*YOUR OBJECTIVE*: The lines to repeat are those below from the one containing "fp.dieW_um: 84.82" down to the one containing "final-seq-area_mm2: 0.001303", both included; reproduce them exactly and nothing else.

*MATERIAL SUPPLIED*:
**src/rtl/led_dim_pkg.sv**
```systemverilog
package led_dim_pkg;

  typedef enum logic [2:0] {
    MODE_CC  = 3'b001,
    MODE_HV  = 3'b010,
    MODE_PWM = 3'b100
  } led_mode_e;

  localparam int unsigned EN_BIT    = 0;
  localparam int unsigned GRAD_LSB  = 1;
  localparam int unsigned MODE_LSB  = 3;
  localparam int unsigned PWMC_LSB  = 5;
  localparam int unsigned CTRL_W    = 7;

  // cycles per level step for a given ramp-time code
  function automatic longint ramp_len(longint clk_hz, logic [1:0] code, longint steps);
    longint ms;
    longint v;
    case (code)
      2'd0:    ms = 15;
      2'd1:    ms = 460;
      2'd2:    ms = 930;
      default: ms = 1850;
    endcase
    v = (clk_hz * ms) / (64'd1000 * steps);
    if (v < 1) v = 1;
    return v;
  endfunction

  function automatic longint pwm_base(longint clk_hz, longint base_hz);
    longint v;
    v = clk_hz / base_hz;
    if (v < 2) v = 2;
    return v;
  endfunction

endpackage

```
**src/rtl/led_cfg_regs.sv**
```systemverilog
module led_cfg_regs
  import led_dim_pkg::*;
(
  input  logic              clk_i,
  input  logic              rst_ni,
  input  logic              we_i,
  input  logic [CTRL_W-1:0] ctrl_i,
  output logic              en_o,
  output logic [1:0]        grad_o,
  output logic [1:0]        pwmc_o,
  output led_mode_e         mode_o,
  output logic              illegal_o,
  output logic              ramp_restart_o,
  output logic              pwm_restart_o
);

  logic      en_q;
  logic [1:0] grad_q, pwmc_q;
  led_mode_e mode_q;
  logic      illegal_q;

  logic       new_en;
  logic [1:0] new_grad, new_mode, new_pwmc;

  assign new_en   = ctrl_i[EN_BIT];
  assign new_grad = ctrl_i[GRAD_LSB +: 2];
  assign new_mode = ctrl_i[MODE_LSB +: 2];
  assign new_pwmc = ctrl_i[PWMC_LSB +: 2];

  assign ramp_restart_o = we_i && ((new_en != en_q) || (new_grad != grad_q));
  assign pwm_restart_o  = we_i && (new_pwmc != pwmc_q);

  always_ff @(posedge clk_i or negedge rst_ni) begin
    if (!rst_ni) begin
      en_q      <= 1'b0;
      grad_q    <= 2'd0;
      pwmc_q    <= 2'd0;
      mode_q    <= MODE_CC;
      illegal_q <= 1'b0;
    end else if (we_i) begin
      en_q   <= new_en;
      grad_q <= new_grad;
      pwmc_q <= new_pwmc;
      case (new_mode)
        2'b00: begin mode_q <= MODE_CC;  illegal_q <= 1'b0; end
        2'b01: begin mode_q <= MODE_HV;  illegal_q <= 1'b0; end
        2'b10: begin mode_q <= MODE_PWM; illegal_q <= 1'b0; end
        default: illegal_q <= 1'b1;  // unsupported: hold mode
      endcase
    end
  end

  assign en_o      = en_q;
  assign grad_o    = grad_q;
  assign pwmc_o    = pwmc_q;
  assign mode_o    = mode_q;
  assign illegal_o = illegal_q;

endmodule

```
**src/rtl/led_ramp_gen.sv**
```systemverilog
module led_ramp_gen
  import led_dim_pkg::*;
#(
  parameter longint      CLK_HZ = 50_000_000,
  parameter int unsigned LVL_W  = 8
) (
  input  logic             clk_i,
  input  logic             rst_ni,
  input  logic             en_i,
  input  logic [1:0]       grad_i,
  input  logic             restart_i,
  output logic [LVL_W-1:0] level_o
);

  localparam longint      LVL_MAX = (64'd1 << LVL_W) - 1;
  localparam longint      LEN_MAX = ramp_len(CLK_HZ, 2'd3, LVL_MAX);
  localparam int unsigned CNT_W   = $clog2(LEN_MAX + 1);

  logic [CNT_W-1:0] last_tab [4];

  for (genvar g = 0; g < 4; g++) begin : g_len
    localparam longint LEN = ramp_len(CLK_HZ, 2'(g), LVL_MAX);
    assign last_tab[g] = CNT_W'(LEN - 1);
  end

  logic [CNT_W-1:0] cnt_q;
  logic [LVL_W-1:0] lvl_q;
  logic             at_top, at_bot, idle;

  assign at_top = (lvl_q == LVL_W'(LVL_MAX));
  assign at_bot = (lvl_q == '0);
  assign idle   = en_i ? at_top : at_bot;

  always_ff @(posedge clk_i or negedge rst_ni) begin
    if (!rst_ni) begin
      cnt_q <= '0;
      lvl_q <= '0;
    end else if (restart_i || idle) begin
      cnt_q <= '0;
    end else if (cnt_q >= last_tab[grad_i]) begin
      cnt_q <= '0;
      lvl_q <= en_i ? lvl_q + 1'b1 : lvl_q - 1'b1;
    end else begin
      cnt_q <= cnt_q + 1'b1;
    end
  end

  assign level_o = lvl_q;

endmodule

```
**src/rtl/led_pwm_div.sv**
```systemverilog
module led_pwm_div
  import led_dim_pkg::*;
#(
  parameter longint CLK_HZ      = 50_000_000,
  parameter longint PWM_BASE_HZ = 8770
) (
  input  logic       clk_i,
  input  logic       rst_ni,
  input  logic [1:0] rate_i,
  input  logic       restart_i,
  output logic       tick_o
);

  localparam longint      BASE  = pwm_base(CLK_HZ, PWM_BASE_HZ);
  localparam int unsigned CNT_W = $clog2(4 * BASE + 1);

  logic [CNT_W-1:0] last_tab [4];

  for (genvar g = 0; g < 4; g++) begin : g_per
    assign last_tab[g] = CNT_W'(BASE * (g + 1) - 1);
  end

  logic [CNT_W-1:0] cnt_q;
  logic             tick_q;

  always_ff @(posedge clk_i or negedge rst_ni) begin
    if (!rst_ni) begin
      cnt_q  <= '0;
      tick_q <= 1'b0;
    end else if (restart_i) begin
      cnt_q  <= '0;
      tick_q <= 1'b0;
    end else if (cnt_q >= last_tab[rate_i]) begin
      cnt_q  <= '0;
      tick_q <= 1'b1;
    end else begin
      cnt_q  <= cnt_q + 1'b1;
      tick_q <= 1'b0;
    end
  end

  assign tick_o = tick_q;

endmodule

```
**src/rtl/led_dim_ctrl.sv**
```systemverilog
module led_dim_ctrl
  import led_dim_pkg::*;
#(
  parameter longint      CLK_HZ      = 50_000_000,
  parameter longint      PWM_BASE_HZ = 8770,
  parameter int unsigned LVL_W       = 8
) (
  input  logic             clk_i,
  input  logic             rst_ni,
  input  logic             ctrl_we_i,
  input  logic [6:0]       ctrl_i,
  output logic [LVL_W-1:0] level_o,
  output logic             pwm_tick_o,
  output logic [2:0]       mode_o,
  output logic             mode_illegal_o
);

  logic       en, ramp_rst, pwm_rst;
  logic [1:0] grad, pwmc;
  led_mode_e  mode;

  led_cfg_regs u_cfg (
    .clk_i          (clk_i),
    .rst_ni         (rst_ni),
    .we_i           (ctrl_we_i),
    .ctrl_i         (ctrl_i),
    .en_o           (en),
    .grad_o         (grad),
    .pwmc_o         (pwmc),
    .mode_o         (mode),
    .illegal_o      (mode_illegal_o),
    .ramp_restart_o (ramp_rst),
    .pwm_restart_o  (pwm_rst)
  );

  led_ramp_gen #(
    .CLK_HZ (CLK_HZ),
    .LVL_W  (LVL_W)
  ) u_ramp (
    .clk_i     (clk_i),
    .rst_ni    (rst_ni),
    .en_i      (en),
    .grad_i    (grad),
    .restart_i (ramp_rst),
    .level_o   (level_o)
  );

  led_pwm_div #(
    .CLK_HZ      (CLK_HZ),
    .PWM_BASE_HZ (PWM_BASE_HZ)
  ) u_pwm (
    .clk_i     (clk_i),
    .rst_ni    (rst_ni),
    .rate_i    (pwmc),
    .restart_i (pwm_rst),
    .tick_o    (pwm_tick_o)
  );

  assign mode_o = mode;

endmodule

```
**config.mk**
```make
export PLATFORM = sky130hd
export DESIGN_NAME = led_dim_ctrl
export DESIGN_NICKNAME = d
export VERILOG_FILES = /design/src/rtl/led_dim_pkg.sv /design/src/rtl/led_cfg_regs.sv /design/src/rtl/led_ramp_gen.sv /design/src/rtl/led_pwm_div.sv /design/src/rtl/led_dim_ctrl.sv
export SDC_FILE = /design/constraint.sdc
export NUM_CORES = 1
export LEC_CHECK = 0
export BUFFER_PORTS_ARGS = -buffer_cell sky130_fd_sc_hd__buf_2
export CORE_MARGIN = 1
export CORE_UTILIZATION = 50
export CTS_CLUSTER_SIZE = 25
export DETAILED_ROUTE_END_ITERATION = 8
export PLACE_DENSITY = 0.67
export SLEW_MARGIN = 25
export SYNTH_ARGS = -nofsm -noshare
export SYNTH_HDL_FRONTEND = slang
export SYNTH_SLANG_ARGS = --single-unit
```
**constraint.sdc**
```tcl
create_clock -name clk_i -period 3.12 [get_ports clk_i]
set_clock_uncertainty 0.1 [all_clocks]
set_input_delay 0.468 -clock clk_i [delete_from_list [all_inputs] [get_ports clk_i]]
set_output_delay 0.468 -clock clk_i [all_outputs]
set_load 0.005 [all_outputs]
```
==> metrics.yaml <==
cts.reportedPaths.clkPinSlew_ps: 100
worstMarginPinSlew_ps: 557.5
drive_gt1_share_pct: 13.30
finalHoldViolations: 0
dieArea_mm2: 0.007194
htree_num_levels: 2
port_buffers: 22
die_y_um: 84.82
cts_tree: "built"
grt-ovfl-total: 0
setup_viol: 0
postSynthAreaPerCell_um2: 9.827
fp.dieW_um: 84.82
grt_usage_pct: 19.23
slew_violations: 0
max_freq_ghz: 0.3566
dr.pass1.iters: 4
root_buffer: "clkbuf_8"
yosys_warnings: 0
syn-instance-count: 349
ff2ff_path_depth: 10
cts_made_buffers: 5
reg2reg_from: "u_cfg.grad_o[0]"
powerDensity_mw_per_mm2: 368.2
rrSetupSlack_ps: 320
vias_per_cell: 5.395
timing.final.crit_period_ps: 2804
p_leak_nw: 1.900
place.gp.congestion: 0.8120
max_slew_margin_pct: 62.83
fin_setup_tns_ps: 0
cts_buffer_depth: 2
synth_top_area_share_pct: 37.21
max-vdd-ir-drop_uv: 204.2
path_max_fanout: 7
synth.distinct_cells: 43
holdCritPathClass: "in2async"
end_kind: "register"
syn-cell-area_mm2: 0.003430
final_nets: 436
ant_nets: 0
yosys-top-cells-count: "51 x dfrtp_1, 50 x ha_1, 45 x nor2_1, 23 x inv_1, 23 x nand3_1"
ctsHoldBuffers: 0
core-area_mm2: 0.006495
whs_ps: 39.69
routed_wl_um: 6219
grt_max_degree: 29
async_flop_share_pct: 100.0
finalNonFillerCells: 453
post-synth-top-count-cell: "dfrtp_1"
wl_per_cell_um: 13.73
pwr-share-comb_pct: 17.3
drt_iter0_markers: 54
fin_util_pct: 57.21
cts_num_sinks: 52
post_cts_buffers: 0
vias: 2444
setup.worst_path.start_class: "register"
final-seq-area_mm2: 0.001303
synth-edff-count: 0
cts_resized: 0
net-switching-power_uw: 405.7
p_int_uw: 962.5
multi_input_comb_area_mm2: 0.002013
grt_pass1_wl_um: 11060
synth_area_leaders: "dfrtp_1 37%, ha_1 18%, xor2_1 5.6%, xnor2_1 5.1%, nor2_1 4.9%"
status: "finished clean"
antenna_found_initial: 0
yosysTopAreaCell: "dfrtp_1"
critical_path_class: "reg2reg"
pwr-share-clk_pct: 28.2
r2r_end: "u_ramp.level_o[6]"
fillers: 584
rsz0062_at_grt: "no"
rows: 29
grt_pass1_vias: 2362
clk_latency_ps: 310
initial_utilization_pct: 52.80
ys_seq_area_share_pct: 37.98
ios: 23
netSwitchingFraction_pct: 29.65
area_growth_syn_to_layout_pct: 8.355
synth_seq_cells: 52
drcViolationCount: 0
p_total_mw: 1.368
dp_hpwl_um: 4897
drv_cap: 0
synth_nets: 410
fin_crit_sh_pct: 89.88
arrival_ps: 2890
synth_top_flop_cell: "dfrtp_1"
pwr-share-seq_pct: 54.5
dp_cells: 445
diodes: 0
cp.required_ps: 3210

*ANSWER SECTION*:
fp.dieW_um: 84.82
grt_usage_pct: 19.23
slew_violations: 0
max_freq_ghz: 0.3566
dr.pass1.iters: 4
root_buffer: "clkbuf_8"
yosys_warnings: 0
syn-instance-count: 349
ff2ff_path_depth: 10
cts_made_buffers: 5
reg2reg_from: "u_cfg.grad_o[0]"
powerDensity_mw_per_mm2: 368.2
rrSetupSlack_ps: 320
vias_per_cell: 5.395
timing.final.crit_period_ps: 2804
p_leak_nw: 1.900
place.gp.congestion: 0.8120
max_slew_margin_pct: 62.83
fin_setup_tns_ps: 0
cts_buffer_depth: 2
synth_top_area_share_pct: 37.21
max-vdd-ir-drop_uv: 204.2
path_max_fanout: 7
synth.distinct_cells: 43
holdCritPathClass: "in2async"
end_kind: "register"
syn-cell-area_mm2: 0.003430
final_nets: 436
ant_nets: 0
yosys-top-cells-count: "51 x dfrtp_1, 50 x ha_1, 45 x nor2_1, 23 x inv_1, 23 x nand3_1"
ctsHoldBuffers: 0
core-area_mm2: 0.006495
whs_ps: 39.69
routed_wl_um: 6219
grt_max_degree: 29
async_flop_share_pct: 100.0
finalNonFillerCells: 453
post-synth-top-count-cell: "dfrtp_1"
wl_per_cell_um: 13.73
pwr-share-comb_pct: 17.3
drt_iter0_markers: 54
fin_util_pct: 57.21
cts_num_sinks: 52
post_cts_buffers: 0
vias: 2444
setup.worst_path.start_class: "register"
final-seq-area_mm2: 0.001303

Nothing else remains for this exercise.